Красота, вечно красота! И, однако, вспышка желания у женщины, сила жгучей ласки, страстный взгляд увлекают нас больше, нежели красота.
Говорят, думают, пишут — три разных состояния, три разные стороны одного и того же явления.
Я говорю: «Г-жа X.- девка. С ней жил весь Париж».
Я думаю: «Можно ли утверждать это в наш век сплетен и злословия?»
Я пишу в письме или в статье о той же г-же X.: «Очаровательная женщина, умная, добрая, в высшей степени порядочная».
И я не считаю себя лжецом!
Да, Гете прав: Отелло не ревнивец, он наивный, страстный простак. У Отелло был приступ ревности, но в душе он не ревнив. Иначе-я говорю это уже от себя — Яго был бы бесполезен. Все гнусные наветы Яго ревнивец Отелло изобрел бы сам. Он стал бы отравителем собственной души, злым, тонким, изощренным, страшным, оставаясь в то же время вполне честным человеком, героем.
Изречение Наполеона: у каждого человека своя осадка. Но он не сказал, как меняется эта осадка в зависимости от времени и обстоятельств.

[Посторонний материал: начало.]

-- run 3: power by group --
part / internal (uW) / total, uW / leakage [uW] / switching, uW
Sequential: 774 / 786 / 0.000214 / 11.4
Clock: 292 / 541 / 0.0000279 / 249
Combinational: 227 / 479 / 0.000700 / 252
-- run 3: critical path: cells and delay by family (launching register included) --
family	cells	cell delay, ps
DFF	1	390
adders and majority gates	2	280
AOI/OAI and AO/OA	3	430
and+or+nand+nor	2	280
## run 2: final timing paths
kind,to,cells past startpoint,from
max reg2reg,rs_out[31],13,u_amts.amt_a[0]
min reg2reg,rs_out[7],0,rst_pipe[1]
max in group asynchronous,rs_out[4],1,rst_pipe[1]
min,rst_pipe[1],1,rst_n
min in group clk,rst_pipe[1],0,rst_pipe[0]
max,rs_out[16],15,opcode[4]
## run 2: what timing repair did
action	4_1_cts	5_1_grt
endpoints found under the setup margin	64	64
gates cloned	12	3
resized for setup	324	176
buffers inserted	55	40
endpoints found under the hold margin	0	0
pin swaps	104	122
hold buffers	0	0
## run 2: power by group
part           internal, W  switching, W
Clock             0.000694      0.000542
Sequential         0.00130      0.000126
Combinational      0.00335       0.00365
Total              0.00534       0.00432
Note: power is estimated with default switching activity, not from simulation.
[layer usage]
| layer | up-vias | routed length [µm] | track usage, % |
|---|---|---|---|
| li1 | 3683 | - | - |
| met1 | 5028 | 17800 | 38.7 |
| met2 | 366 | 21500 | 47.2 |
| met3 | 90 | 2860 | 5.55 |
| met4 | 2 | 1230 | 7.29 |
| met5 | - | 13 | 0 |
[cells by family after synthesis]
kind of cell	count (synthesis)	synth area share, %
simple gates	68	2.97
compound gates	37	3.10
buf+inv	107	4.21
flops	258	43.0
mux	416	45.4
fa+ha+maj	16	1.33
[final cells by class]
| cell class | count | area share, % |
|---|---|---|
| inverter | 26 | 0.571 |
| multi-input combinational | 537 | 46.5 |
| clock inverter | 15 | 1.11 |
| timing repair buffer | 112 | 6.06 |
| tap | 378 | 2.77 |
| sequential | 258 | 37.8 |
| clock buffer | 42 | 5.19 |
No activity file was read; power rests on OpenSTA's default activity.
===== src/rtl/oneshot_pkg.sv =====
package oneshot_pkg;

  typedef enum logic [1:0] {
    MODE_TIMER   = 2'b00,
    MODE_EVENT   = 2'b01,
    MODE_ONESHOT = 2'b10,
    MODE_PWM     = 2'b11
  } modeSel_t;

  localparam logic [1:0] ADDR_CTRL  = 2'd0;
  localparam logic [1:0] ADDR_COUNT = 2'd1;
  localparam logic [1:0] ADDR_FLAG  = 2'd2;

  localparam int BIT_RUN  = 0;
  localparam int BIT_TSEL = 1;
  localparam int BIT_MODE = 2;
  localparam int BIT_SWT  = 4;
  localparam int CTRL_W   = 5;

  typedef struct packed {
    logic wrReload;
    logic loadFromBus;
    logic loadFromReload;
    logic reloadEvt;
    logic decrement;
    logic readCount;
  } dpStrobe_t;

endpackage
[config.mk]
export PLATFORM = sky130hd
export DESIGN_NAME = halfbridge_pwm
export DESIGN_NICKNAME = d
export VERILOG_FILES = /design/src/rtl/pwm_pkg.sv /design/src/rtl/pwm_cnt_fifo.sv /design/src/rtl/pwm_sequencer.sv /design/src/rtl/pwm_gate_out.sv /design/src/rtl/halfbridge_pwm.sv
export SDC_FILE = /design/constraint.sdc
export NUM_CORES = 1
export LEC_CHECK = 0
export BUFFER_PORTS_ARGS = -buffer_cell sky130_fd_sc_hd__buf_4
export CAP_MARGIN = 40
export CORE_MARGIN = 3
export CORE_UTILIZATION = 55
export DETAILED_ROUTE_END_ITERATION = 8
export PLACE_DENSITY = 0.72
export REMOVE_ABC_BUFFERS = 1
export SLEW_MARGIN = 15
export SYNTH_ARGS = -nofsm -noshare
export SYNTH_HDL_FRONTEND = slang
export SYNTH_SLANG_ARGS = --single-unit
export TNS_END_PERCENT = 30
[constraint.sdc]
create_clock -name clk -period 5.5 [get_ports clk]
set_input_delay 0.275 -clock clk [delete_from_list [all_inputs] [get_ports clk]]
set_output_delay 0.275 -clock clk [all_outputs]
set_load 0.005 [all_outputs]
File: src/rtl/flash_cmd_pkg.sv
package flash_cmd_pkg;

  typedef enum logic [3:0] {
    ST_READ,
    ST_UNL1,
    ST_UNL2,
    ST_SETUP,
    ST_UNL3,
    ST_UNL4,
    ST_PGM,
    ST_SEWIN,
    ST_RUN,
    ST_BYP,
    ST_BSETUP,
    ST_BEXIT
  } dec_state_t;

  localparam int UNLK_AW = 11;
  localparam logic [UNLK_AW-1:0] UNLK_ADDR_A = 11'h555;
  localparam logic [UNLK_AW-1:0] UNLK_ADDR_B = 11'h2AA;

  localparam logic [7:0] CMD_KEY_A    = 8'hAA;
  localparam logic [7:0] CMD_KEY_B    = 8'h55;
  localparam logic [7:0] CMD_ERASE_SU = 8'h80;
  localparam logic [7:0] CMD_CHIP     = 8'h10;
  localparam logic [7:0] CMD_SECT     = 8'h30;
  localparam logic [7:0] CMD_BYP_IN   = 8'h20;
  localparam logic [7:0] CMD_PROG     = 8'hA0;
  localparam logic [7:0] CMD_BYP_X1   = 8'h90;
  localparam logic [7:0] CMD_BYP_X2   = 8'h00;

endpackage

File: src/rtl/flash_seq_fsm.sv
module flash_seq_fsm
  import flash_cmd_pkg::*;
#(
  parameter int SECT_W = 3
) (
  input  logic               clk,
  input  logic               rst,
  input  logic               wr_en_i,
  input  logic [UNLK_AW-1:0] unlk_addr_i,
  input  logic [SECT_W-1:0]  sect_idx_i,
  input  logic [7:0]         wr_data_i,
  input  logic               accel_i,
  input  logic               win_expire_i,
  input  logic               run_last_i,
  output logic               prog_go_o,
  output logic               ce_go_o,
  output logic               se_go_o,
  output logic               se_add_o,
  output logic [SECT_W-1:0]  se_idx_o,
  output logic               se_cancel_o,
  output dec_state_t         state_o,
  output logic               byp_o
);

  dec_state_t state_q, state_d;
  logic       byp_q, byp_d;
  logic       at_a, at_b, key_a, key_b, force_byp;
  dec_state_t home;

  assign at_a      = (unlk_addr_i == UNLK_ADDR_A);
  assign at_b      = (unlk_addr_i == UNLK_ADDR_B);
  assign key_a     = wr_en_i && at_a && (wr_data_i == CMD_KEY_A);
  assign key_b     = wr_en_i && at_b && (wr_data_i == CMD_KEY_B);
  assign force_byp = accel_i;
  assign home      = (byp_q || accel_i) ? ST_BYP : ST_READ;
  assign se_idx_o  = sect_idx_i;

  always_comb begin
    state_d     = state_q;
    byp_d       = byp_q | accel_i;
    prog_go_o   = 1'b0;
    ce_go_o     = 1'b0;
    se_go_o     = 1'b0;
    se_add_o    = 1'b0;
    se_cancel_o = 1'b0;
    case (state_q)
      ST_READ: begin
        if (force_byp)  state_d = ST_BYP;
        else if (key_a) state_d = ST_UNL1;
      end
      ST_UNL1: begin
        if (force_byp)    state_d = ST_BYP;
        else if (wr_en_i) state_d = key_b ? ST_UNL2 : ST_READ;
      end
      ST_UNL2: begin
        if (force_byp) state_d = ST_BYP;
        else if (wr_en_i) begin
          state_d = ST_READ;
          if (at_a) begin
            case (wr_data_i)
              CMD_ERASE_SU: state_d = ST_SETUP;
              CMD_PROG:     state_d = ST_PGM;
              CMD_BYP_IN: begin
                state_d = ST_BYP;
                byp_d   = 1'b1;
              end
              default:      state_d = ST_READ;
            endcase
          end
        end
      end
      ST_SETUP: begin
        if (force_byp)    state_d = ST_BYP;
        else if (wr_en_i) state_d = key_a ? ST_UNL3 : ST_READ;
      end
      ST_UNL3: begin
        if (force_byp)    state_d = ST_BYP;
        else if (wr_en_i) state_d = key_b ? ST_UNL4 : ST_READ;
      end
      ST_UNL4: begin
        if (force_byp) state_d = ST_BYP;
        else if (wr_en_i) begin
          if (at_a && wr_data_i == CMD_CHIP) begin
            ce_go_o = 1'b1;
            state_d = ST_RUN;
          end else if (wr_data_i == CMD_SECT) begin
            se_add_o = 1'b1;
            state_d  = ST_SEWIN;
          end else begin
            state_d = ST_READ;
          end
        end
      end
      ST_PGM: begin
        if (wr_en_i) begin
          prog_go_o = 1'b1;
          state_d   = ST_RUN;
        end
      end
      ST_SEWIN: begin
        if (win_expire_i) begin
          se_go_o = 1'b1;
          state_d = ST_RUN;
        end else if (wr_en_i) begin
          if (wr_data_i == CMD_SECT) begin
            se_add_o = 1'b1;
          end else begin
            se_cancel_o = 1'b1;
            state_d     = home;
          end
        end
      end
      ST_RUN: begin
        if (run_last_i) state_d = home;
      end
      ST_BYP: begin
        if (wr_en_i) begin
          case (wr_data_i)
            CMD_PROG:     state_d = ST_PGM;
            CMD_ERASE_SU: state_d = ST_BSETUP;
            CMD_BYP_X1:   state_d = ST_BEXIT;
            default:      state_d = ST_BYP;
          endcase
        end
      end
      ST_BSETUP: begin
        if (wr_en_i) begin
          if (wr_data_i == CMD_CHIP) begin
            ce_go_o = 1'b1;
            state_d = ST_RUN;
          end else begin
            state_d = ST_BYP;
          end
        end
      end
      ST_BEXIT: begin
        if (wr_en_i) begin
          if (wr_data_i == CMD_BYP_X2 && !accel_i) begin
            byp_d   = 1'b0;
            state_d = ST_READ;
          end else begin
            state_d = ST_BYP;
          end
        end
      end
      default: state_d = ST_READ;
    endcase
  end

  always_ff @(posedge clk) begin
    if (rst) begin
      state_q <= ST_READ;
      byp_q   <= 1'b0;
    end else begin
      state_q <= state_d;
      byp_q   <= byp_d;
    end
  end

  assign state_o = state_q;
  assign byp_o   = byp_q;

endmodule

File: src/rtl/flash_sect_window.sv
module flash_sect_window #(
  parameter int NUM_SECT = 8,
  parameter int SECT_W   = 3,
  parameter int TSEA_CYC = 64
) (
  input  logic                clk,
  input  logic                rst,
  input  logic                add_i,
  input  logic [SECT_W-1:0]   idx_i,
  input  logic                clear_i,
  output logic                expire_o,
  output logic [NUM_SECT-1:0] mask_o
);

  localparam int CW = $clog2(TSEA_CYC + 1);

  logic [CW-1:0] cnt_q;
  logic          act_q;

  always_ff @(posedge clk) begin
    if (rst || clear_i) begin
      cnt_q <= '0;
      act_q <= 1'b0;
    end else if (add_i) begin
      cnt_q <= CW'(TSEA_CYC);
      act_q <= 1'b1;
    end else if (act_q) begin
      if (cnt_q == '0) act_q <= 1'b0;
      else             cnt_q <= cnt_q - 1'b1;
    end
  end

  assign expire_o = act_q && (cnt_q == '0);

  for (genvar s = 0; s < NUM_SECT; s++) begin : g_sect
    logic sel_q;
    always_ff @(posedge clk) begin
      if (rst || clear_i)                       sel_q <= 1'b0;
      else if (add_i && idx_i == SECT_W'(s))    sel_q <= 1'b1;
    end
    assign mask_o[s] = sel_q;
  end

endmodule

Я не думаю, чтобы в истории было что-нибудь более необычайное, чем случай с епископом Агрским, который сопровождал вандейскую армию, благословляя ее знамена, орудия и служа благодарственные молебны. Из секретного послания папы становится известно, что епископ — самозванец, таких священнослужителей среди духовного воинства нет. Как быть? Предать дело огласке? Не решаются — что скажут крестьяне? Да и как лишиться влияния «епископа»? И тот по-прежнему сопровождает армию, благословляет, причащает, совершает богослужения, грустный, но покорный судьбе, так как чувствует, что разоблачен: генералы и священники не разговаривают с ним, хотя и воздают ему почести на людях.
Кто был этот человек? Говорили, что он шпион Робеспьера, но того гильотинировали якобинцы. Я полагаю, что скорее всего это честолюбивый неудачник, священник-авантюрист, наделенный пылким воображением!
Написать драму в духе «Лореизаччо», вывести в ней Максимилиана.
Криспи,[254] переодетый туристом, объезжает Палермо, Катанию и т. д., посещает музеи, соборы, что-то записывает, стараясь сбить с толку полицию. И в то же время ведет наблюдения за казармами, за складами боевых припасов. Какой интересный рассказ можно написать: лицо и изнанка!
Разгорается пламя! Я думаю о страсти и ее всесокрушающей силе. «Я от нее застрахован», — говорит спокойный толстый человек. Невозможно застраховаться от страсти, роковой, настоящей. Страсть — пожирательница, и человек отдает ей на съедение всего себя и тех, кого он любит: мать, жену, детей. Радуется, принося эти жертвы, и в то же время жестоко страдает. Тайна страсти — сложная патология.
254
Криспи, Франческо (1818–1901) — итальянский революционер, сподвижник Мадэинн и Гарибальди, одни из видных деятелей объединения Италии.